Stored data Start Marker

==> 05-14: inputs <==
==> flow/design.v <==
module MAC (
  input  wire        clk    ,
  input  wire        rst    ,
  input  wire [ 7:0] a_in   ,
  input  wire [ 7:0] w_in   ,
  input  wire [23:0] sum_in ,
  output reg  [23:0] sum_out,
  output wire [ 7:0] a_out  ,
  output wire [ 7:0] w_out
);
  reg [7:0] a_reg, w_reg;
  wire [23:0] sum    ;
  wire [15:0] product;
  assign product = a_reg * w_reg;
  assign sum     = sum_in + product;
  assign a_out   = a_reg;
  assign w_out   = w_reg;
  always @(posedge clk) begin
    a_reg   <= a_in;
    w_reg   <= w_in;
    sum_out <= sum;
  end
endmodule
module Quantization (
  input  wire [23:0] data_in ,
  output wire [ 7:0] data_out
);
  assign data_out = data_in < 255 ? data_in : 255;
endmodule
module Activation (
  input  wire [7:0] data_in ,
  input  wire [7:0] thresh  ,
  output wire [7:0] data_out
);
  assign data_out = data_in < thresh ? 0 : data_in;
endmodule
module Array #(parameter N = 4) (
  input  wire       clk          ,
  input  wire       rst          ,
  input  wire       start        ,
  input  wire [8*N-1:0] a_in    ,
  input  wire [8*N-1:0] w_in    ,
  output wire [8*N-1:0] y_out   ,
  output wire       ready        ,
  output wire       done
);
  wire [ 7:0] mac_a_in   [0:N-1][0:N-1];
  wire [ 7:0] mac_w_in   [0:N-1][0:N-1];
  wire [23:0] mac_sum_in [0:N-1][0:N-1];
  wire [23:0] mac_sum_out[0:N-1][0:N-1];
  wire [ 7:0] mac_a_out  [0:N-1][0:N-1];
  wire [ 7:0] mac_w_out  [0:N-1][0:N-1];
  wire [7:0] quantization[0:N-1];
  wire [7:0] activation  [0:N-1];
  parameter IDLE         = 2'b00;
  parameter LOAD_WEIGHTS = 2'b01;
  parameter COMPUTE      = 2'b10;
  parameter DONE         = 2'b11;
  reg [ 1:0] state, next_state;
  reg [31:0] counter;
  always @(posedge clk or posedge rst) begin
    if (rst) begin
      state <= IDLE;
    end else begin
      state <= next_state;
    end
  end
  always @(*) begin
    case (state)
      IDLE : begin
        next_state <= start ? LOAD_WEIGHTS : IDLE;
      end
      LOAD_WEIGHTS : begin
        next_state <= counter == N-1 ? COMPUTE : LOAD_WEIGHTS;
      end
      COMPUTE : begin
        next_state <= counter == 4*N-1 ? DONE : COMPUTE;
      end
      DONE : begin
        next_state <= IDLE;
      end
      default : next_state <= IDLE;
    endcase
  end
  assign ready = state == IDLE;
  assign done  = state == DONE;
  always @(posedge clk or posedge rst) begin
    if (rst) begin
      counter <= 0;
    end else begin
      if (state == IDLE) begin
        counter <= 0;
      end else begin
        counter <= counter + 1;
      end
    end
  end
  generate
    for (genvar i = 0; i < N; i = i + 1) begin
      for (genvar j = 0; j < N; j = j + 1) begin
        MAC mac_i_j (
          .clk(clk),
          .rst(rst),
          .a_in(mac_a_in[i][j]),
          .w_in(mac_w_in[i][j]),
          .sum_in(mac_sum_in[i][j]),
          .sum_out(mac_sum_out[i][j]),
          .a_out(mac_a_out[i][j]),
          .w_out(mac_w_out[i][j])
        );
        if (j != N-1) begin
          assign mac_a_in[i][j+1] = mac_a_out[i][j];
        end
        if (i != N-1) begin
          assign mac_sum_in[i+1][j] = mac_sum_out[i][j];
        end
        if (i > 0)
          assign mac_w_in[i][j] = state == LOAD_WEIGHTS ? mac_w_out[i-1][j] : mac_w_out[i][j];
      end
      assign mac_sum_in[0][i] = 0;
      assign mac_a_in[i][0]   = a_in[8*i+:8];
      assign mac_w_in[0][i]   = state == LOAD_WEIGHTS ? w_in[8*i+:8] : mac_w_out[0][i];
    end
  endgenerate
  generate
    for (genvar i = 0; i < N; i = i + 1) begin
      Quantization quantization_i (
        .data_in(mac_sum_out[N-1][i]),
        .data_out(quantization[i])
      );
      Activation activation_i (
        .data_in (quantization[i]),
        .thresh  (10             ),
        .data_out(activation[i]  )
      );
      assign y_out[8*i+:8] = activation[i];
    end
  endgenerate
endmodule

Stored data End Marker
Stored data Start Marker

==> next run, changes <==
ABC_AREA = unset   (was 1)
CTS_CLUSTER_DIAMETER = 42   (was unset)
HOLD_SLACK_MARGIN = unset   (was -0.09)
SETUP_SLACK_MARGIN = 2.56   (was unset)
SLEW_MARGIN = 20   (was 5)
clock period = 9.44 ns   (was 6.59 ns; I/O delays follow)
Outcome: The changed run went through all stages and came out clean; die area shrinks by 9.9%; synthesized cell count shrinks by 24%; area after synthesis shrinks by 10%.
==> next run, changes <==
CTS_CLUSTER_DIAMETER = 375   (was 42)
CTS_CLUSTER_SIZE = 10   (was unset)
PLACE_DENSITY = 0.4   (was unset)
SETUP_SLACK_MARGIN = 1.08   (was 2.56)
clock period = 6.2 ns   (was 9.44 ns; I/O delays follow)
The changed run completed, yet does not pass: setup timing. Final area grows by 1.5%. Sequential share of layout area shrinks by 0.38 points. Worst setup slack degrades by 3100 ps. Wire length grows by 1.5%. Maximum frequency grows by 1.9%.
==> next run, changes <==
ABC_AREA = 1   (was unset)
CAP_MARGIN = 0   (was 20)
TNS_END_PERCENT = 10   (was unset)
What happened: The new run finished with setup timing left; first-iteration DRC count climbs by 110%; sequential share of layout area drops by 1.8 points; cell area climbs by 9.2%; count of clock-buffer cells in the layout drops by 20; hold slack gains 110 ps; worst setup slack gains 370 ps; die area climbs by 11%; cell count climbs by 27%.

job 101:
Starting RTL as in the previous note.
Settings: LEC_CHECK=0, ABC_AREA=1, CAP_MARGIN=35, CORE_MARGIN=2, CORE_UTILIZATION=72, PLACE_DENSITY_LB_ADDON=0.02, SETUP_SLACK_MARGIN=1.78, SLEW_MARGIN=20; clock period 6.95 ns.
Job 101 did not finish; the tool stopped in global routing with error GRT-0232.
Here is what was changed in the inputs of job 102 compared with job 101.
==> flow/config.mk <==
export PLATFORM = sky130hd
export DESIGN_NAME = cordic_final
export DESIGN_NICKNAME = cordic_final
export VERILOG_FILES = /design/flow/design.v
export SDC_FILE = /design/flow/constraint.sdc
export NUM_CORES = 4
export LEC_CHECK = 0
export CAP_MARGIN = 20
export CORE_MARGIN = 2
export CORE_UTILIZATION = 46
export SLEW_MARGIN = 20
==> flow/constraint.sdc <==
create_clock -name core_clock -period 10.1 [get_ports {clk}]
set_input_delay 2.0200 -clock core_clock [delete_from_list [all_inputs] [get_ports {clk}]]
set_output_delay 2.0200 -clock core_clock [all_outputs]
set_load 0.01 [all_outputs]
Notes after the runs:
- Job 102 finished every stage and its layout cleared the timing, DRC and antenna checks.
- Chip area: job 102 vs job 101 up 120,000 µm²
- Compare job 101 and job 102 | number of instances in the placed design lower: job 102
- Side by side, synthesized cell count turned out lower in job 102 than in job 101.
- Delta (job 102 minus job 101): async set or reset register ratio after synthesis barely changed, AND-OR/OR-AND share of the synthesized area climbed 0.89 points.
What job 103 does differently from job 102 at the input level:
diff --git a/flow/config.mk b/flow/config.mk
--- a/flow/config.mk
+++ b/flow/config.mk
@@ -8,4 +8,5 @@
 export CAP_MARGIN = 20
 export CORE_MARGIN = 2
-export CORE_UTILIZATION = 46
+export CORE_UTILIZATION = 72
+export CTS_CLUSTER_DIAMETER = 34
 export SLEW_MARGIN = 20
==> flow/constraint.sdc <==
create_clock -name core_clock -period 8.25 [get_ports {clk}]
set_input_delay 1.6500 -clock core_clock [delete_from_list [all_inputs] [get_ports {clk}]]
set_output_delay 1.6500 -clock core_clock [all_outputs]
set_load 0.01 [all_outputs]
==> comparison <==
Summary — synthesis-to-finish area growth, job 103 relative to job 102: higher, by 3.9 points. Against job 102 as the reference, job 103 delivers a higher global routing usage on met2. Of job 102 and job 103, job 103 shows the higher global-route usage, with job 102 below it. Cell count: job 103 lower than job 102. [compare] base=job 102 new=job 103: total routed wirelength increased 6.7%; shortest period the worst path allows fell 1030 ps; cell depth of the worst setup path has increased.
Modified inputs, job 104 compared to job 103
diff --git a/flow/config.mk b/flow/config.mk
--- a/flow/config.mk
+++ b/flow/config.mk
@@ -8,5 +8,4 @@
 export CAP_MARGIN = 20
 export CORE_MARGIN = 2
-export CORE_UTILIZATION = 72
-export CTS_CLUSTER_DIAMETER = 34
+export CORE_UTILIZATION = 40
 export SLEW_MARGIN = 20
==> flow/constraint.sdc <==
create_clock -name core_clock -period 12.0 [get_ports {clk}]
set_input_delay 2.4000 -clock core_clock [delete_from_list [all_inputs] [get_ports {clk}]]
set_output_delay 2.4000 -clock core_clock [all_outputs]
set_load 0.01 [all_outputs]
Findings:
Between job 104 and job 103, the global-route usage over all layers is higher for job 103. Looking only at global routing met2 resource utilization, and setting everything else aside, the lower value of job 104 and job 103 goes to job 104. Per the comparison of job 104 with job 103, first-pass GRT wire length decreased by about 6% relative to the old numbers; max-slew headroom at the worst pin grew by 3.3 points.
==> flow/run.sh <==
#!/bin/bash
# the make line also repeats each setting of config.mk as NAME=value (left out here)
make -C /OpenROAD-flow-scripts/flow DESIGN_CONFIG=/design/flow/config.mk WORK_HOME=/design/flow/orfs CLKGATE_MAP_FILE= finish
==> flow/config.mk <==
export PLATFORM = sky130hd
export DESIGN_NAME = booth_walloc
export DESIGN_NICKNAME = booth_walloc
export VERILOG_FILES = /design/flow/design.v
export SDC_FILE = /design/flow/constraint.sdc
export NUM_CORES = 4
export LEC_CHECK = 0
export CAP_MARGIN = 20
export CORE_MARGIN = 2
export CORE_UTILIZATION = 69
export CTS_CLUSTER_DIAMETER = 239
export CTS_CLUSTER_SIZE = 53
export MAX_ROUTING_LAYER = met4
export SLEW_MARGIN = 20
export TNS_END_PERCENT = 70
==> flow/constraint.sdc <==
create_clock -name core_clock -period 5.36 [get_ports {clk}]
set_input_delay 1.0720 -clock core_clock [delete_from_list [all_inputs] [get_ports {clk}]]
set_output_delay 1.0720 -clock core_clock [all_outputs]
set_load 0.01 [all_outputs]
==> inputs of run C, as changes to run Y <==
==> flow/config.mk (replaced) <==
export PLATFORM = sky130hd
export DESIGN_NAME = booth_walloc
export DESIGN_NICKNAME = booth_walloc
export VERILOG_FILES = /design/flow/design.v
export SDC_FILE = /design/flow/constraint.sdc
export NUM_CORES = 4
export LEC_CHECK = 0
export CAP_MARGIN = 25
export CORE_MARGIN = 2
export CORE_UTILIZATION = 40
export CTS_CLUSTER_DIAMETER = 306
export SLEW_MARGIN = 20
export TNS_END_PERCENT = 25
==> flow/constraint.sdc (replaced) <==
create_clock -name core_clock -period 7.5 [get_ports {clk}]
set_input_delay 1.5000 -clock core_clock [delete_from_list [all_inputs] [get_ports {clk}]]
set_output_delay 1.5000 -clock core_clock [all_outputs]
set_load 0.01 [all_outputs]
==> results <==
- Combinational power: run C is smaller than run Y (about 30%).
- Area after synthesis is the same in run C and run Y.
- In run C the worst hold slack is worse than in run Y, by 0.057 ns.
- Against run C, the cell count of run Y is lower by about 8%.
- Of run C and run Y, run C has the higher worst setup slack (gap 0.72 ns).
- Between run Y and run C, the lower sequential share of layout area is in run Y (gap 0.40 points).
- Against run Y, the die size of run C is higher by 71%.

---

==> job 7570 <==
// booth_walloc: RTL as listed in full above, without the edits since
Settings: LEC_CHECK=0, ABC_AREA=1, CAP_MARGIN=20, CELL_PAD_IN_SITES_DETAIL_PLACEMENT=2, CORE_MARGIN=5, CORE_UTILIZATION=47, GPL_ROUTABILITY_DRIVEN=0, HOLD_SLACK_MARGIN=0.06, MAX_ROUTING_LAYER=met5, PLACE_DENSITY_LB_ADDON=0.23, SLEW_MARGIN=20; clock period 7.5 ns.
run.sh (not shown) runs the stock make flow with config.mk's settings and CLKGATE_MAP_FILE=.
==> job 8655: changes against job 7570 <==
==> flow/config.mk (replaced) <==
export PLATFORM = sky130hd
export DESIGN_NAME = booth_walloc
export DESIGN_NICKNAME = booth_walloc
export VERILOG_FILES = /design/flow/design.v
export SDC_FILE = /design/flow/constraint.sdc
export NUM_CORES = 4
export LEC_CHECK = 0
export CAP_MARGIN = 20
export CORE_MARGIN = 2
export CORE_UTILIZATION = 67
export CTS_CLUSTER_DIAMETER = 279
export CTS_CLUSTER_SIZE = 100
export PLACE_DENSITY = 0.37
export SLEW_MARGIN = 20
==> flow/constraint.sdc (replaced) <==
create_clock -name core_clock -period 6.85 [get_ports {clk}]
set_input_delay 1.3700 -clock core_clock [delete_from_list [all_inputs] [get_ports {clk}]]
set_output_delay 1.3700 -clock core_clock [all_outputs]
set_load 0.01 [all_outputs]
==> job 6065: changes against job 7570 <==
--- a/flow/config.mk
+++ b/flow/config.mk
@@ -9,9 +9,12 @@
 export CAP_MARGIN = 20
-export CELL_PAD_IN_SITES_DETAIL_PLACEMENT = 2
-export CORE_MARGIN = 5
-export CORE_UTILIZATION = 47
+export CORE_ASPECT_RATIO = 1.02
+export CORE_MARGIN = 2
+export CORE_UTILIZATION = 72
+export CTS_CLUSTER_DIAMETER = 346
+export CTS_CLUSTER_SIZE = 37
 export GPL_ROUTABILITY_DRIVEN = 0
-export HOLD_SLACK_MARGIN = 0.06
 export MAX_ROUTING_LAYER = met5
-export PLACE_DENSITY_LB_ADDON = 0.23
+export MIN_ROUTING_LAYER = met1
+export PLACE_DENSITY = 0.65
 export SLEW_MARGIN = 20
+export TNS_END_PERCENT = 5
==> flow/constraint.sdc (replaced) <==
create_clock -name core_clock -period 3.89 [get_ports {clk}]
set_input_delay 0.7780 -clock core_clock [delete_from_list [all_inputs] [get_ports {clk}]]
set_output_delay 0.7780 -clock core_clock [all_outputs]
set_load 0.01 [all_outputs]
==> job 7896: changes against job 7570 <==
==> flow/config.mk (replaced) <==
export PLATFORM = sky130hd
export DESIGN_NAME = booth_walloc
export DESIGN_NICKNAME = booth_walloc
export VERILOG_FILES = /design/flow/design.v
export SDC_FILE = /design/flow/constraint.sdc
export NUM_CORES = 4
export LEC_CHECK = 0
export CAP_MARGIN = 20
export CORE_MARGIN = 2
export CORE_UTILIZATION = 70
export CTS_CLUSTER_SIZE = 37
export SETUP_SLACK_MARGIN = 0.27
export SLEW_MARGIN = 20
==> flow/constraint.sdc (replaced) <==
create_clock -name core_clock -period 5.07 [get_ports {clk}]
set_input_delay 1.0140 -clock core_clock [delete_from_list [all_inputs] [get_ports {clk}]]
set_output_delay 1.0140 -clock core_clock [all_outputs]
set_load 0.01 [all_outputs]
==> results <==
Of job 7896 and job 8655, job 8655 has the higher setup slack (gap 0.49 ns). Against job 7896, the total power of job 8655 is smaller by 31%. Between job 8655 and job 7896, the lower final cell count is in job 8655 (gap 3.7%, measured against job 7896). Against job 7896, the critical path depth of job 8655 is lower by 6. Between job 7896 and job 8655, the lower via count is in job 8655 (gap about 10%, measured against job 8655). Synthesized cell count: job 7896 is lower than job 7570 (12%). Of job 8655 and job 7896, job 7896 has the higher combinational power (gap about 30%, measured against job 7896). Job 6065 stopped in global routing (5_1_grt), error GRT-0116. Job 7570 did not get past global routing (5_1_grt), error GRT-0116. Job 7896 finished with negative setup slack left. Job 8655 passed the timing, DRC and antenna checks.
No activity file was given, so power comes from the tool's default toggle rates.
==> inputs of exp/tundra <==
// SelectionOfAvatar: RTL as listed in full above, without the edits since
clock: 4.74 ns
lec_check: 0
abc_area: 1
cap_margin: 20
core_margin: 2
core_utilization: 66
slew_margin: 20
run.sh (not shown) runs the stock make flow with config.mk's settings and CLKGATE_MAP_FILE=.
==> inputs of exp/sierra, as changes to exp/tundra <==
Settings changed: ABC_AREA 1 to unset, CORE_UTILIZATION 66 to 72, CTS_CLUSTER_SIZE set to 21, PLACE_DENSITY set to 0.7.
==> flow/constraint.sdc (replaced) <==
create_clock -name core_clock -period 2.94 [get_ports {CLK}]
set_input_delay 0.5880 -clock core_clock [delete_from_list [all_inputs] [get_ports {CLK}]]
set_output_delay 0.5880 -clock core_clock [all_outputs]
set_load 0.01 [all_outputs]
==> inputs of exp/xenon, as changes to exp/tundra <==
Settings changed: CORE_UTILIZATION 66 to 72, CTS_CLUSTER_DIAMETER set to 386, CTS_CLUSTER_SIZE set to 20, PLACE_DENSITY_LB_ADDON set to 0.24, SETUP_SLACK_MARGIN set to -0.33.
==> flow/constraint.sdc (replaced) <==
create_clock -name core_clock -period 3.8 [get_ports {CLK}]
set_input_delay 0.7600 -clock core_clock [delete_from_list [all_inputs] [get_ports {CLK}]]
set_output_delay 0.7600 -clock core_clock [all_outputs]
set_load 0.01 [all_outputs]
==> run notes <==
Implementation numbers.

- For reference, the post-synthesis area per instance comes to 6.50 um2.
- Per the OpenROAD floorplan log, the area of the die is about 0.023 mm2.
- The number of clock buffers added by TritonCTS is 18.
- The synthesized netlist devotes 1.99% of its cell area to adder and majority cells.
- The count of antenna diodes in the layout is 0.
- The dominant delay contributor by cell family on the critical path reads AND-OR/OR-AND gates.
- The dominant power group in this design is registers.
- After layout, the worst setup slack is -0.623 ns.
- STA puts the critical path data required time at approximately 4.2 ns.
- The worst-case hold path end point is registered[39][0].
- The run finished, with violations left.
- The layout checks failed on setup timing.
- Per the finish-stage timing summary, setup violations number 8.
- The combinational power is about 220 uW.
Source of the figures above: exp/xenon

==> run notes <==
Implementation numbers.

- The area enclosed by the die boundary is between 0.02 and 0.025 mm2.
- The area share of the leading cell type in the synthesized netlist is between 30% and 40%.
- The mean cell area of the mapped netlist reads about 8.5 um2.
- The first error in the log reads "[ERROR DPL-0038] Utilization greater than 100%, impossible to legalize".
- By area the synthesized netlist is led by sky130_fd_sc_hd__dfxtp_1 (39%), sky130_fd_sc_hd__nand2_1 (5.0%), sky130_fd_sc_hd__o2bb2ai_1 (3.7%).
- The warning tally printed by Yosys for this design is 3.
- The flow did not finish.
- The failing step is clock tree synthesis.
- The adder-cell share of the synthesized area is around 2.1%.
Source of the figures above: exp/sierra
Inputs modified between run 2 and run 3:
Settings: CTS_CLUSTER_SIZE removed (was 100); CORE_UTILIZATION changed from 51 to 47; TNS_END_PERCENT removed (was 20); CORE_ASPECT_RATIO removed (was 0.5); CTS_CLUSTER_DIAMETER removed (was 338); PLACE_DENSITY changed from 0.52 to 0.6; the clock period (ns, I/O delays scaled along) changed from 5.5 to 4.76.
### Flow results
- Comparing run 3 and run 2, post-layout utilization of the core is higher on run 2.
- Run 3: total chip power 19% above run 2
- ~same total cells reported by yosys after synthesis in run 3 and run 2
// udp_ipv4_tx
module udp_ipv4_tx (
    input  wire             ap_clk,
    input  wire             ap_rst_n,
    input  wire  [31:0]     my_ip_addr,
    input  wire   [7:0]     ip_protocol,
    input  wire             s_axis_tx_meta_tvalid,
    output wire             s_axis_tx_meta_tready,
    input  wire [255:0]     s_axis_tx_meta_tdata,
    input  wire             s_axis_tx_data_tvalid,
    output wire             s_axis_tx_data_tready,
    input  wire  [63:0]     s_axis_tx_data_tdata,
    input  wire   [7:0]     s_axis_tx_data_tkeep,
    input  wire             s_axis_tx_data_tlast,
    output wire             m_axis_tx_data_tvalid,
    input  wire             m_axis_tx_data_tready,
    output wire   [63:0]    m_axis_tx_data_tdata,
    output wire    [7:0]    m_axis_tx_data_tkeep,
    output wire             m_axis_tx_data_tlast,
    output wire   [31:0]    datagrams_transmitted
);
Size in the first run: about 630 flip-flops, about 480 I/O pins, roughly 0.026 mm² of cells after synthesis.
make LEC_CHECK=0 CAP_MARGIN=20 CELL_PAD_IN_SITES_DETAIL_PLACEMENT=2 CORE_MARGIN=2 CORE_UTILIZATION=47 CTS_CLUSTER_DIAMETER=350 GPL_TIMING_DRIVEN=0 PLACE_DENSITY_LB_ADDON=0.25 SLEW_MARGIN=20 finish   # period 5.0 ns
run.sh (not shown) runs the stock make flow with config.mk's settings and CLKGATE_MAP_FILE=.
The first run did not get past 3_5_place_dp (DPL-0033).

Stored data End Marker

▶ [Work to complete] In the entries above, find the line holding "- The combinational power is about 220 uW." and the line holding "- Run 3: total chip power 19% above run 2", then retype exactly those two lines and every line between them, and nothing else.

▶ [Answer for this exercise]
- The combinational power is about 220 uW.
Source of the figures above: exp/xenon

==> run notes <==
Implementation numbers.

- The area enclosed by the die boundary is between 0.02 and 0.025 mm2.
- The area share of the leading cell type in the synthesized netlist is between 30% and 40%.
- The mean cell area of the mapped netlist reads about 8.5 um2.
- The first error in the log reads "[ERROR DPL-0038] Utilization greater than 100%, impossible to legalize".
- By area the synthesized netlist is led by sky130_fd_sc_hd__dfxtp_1 (39%), sky130_fd_sc_hd__nand2_1 (5.0%), sky130_fd_sc_hd__o2bb2ai_1 (3.7%).
- The warning tally printed by Yosys for this design is 3.
- The flow did not finish.
- The failing step is clock tree synthesis.
- The adder-cell share of the synthesized area is around 2.1%.
Source of the figures above: exp/sierra
Inputs modified between run 2 and run 3:
Settings: CTS_CLUSTER_SIZE removed (was 100); CORE_UTILIZATION changed from 51 to 47; TNS_END_PERCENT removed (was 20); CORE_ASPECT_RATIO removed (was 0.5); CTS_CLUSTER_DIAMETER removed (was 338); PLACE_DENSITY changed from 0.52 to 0.6; the clock period (ns, I/O delays scaled along) changed from 5.5 to 4.76.
### Flow results
- Comparing run 3 and run 2, post-layout utilization of the core is higher on run 2.
- Run 3: total chip power 19% above run 2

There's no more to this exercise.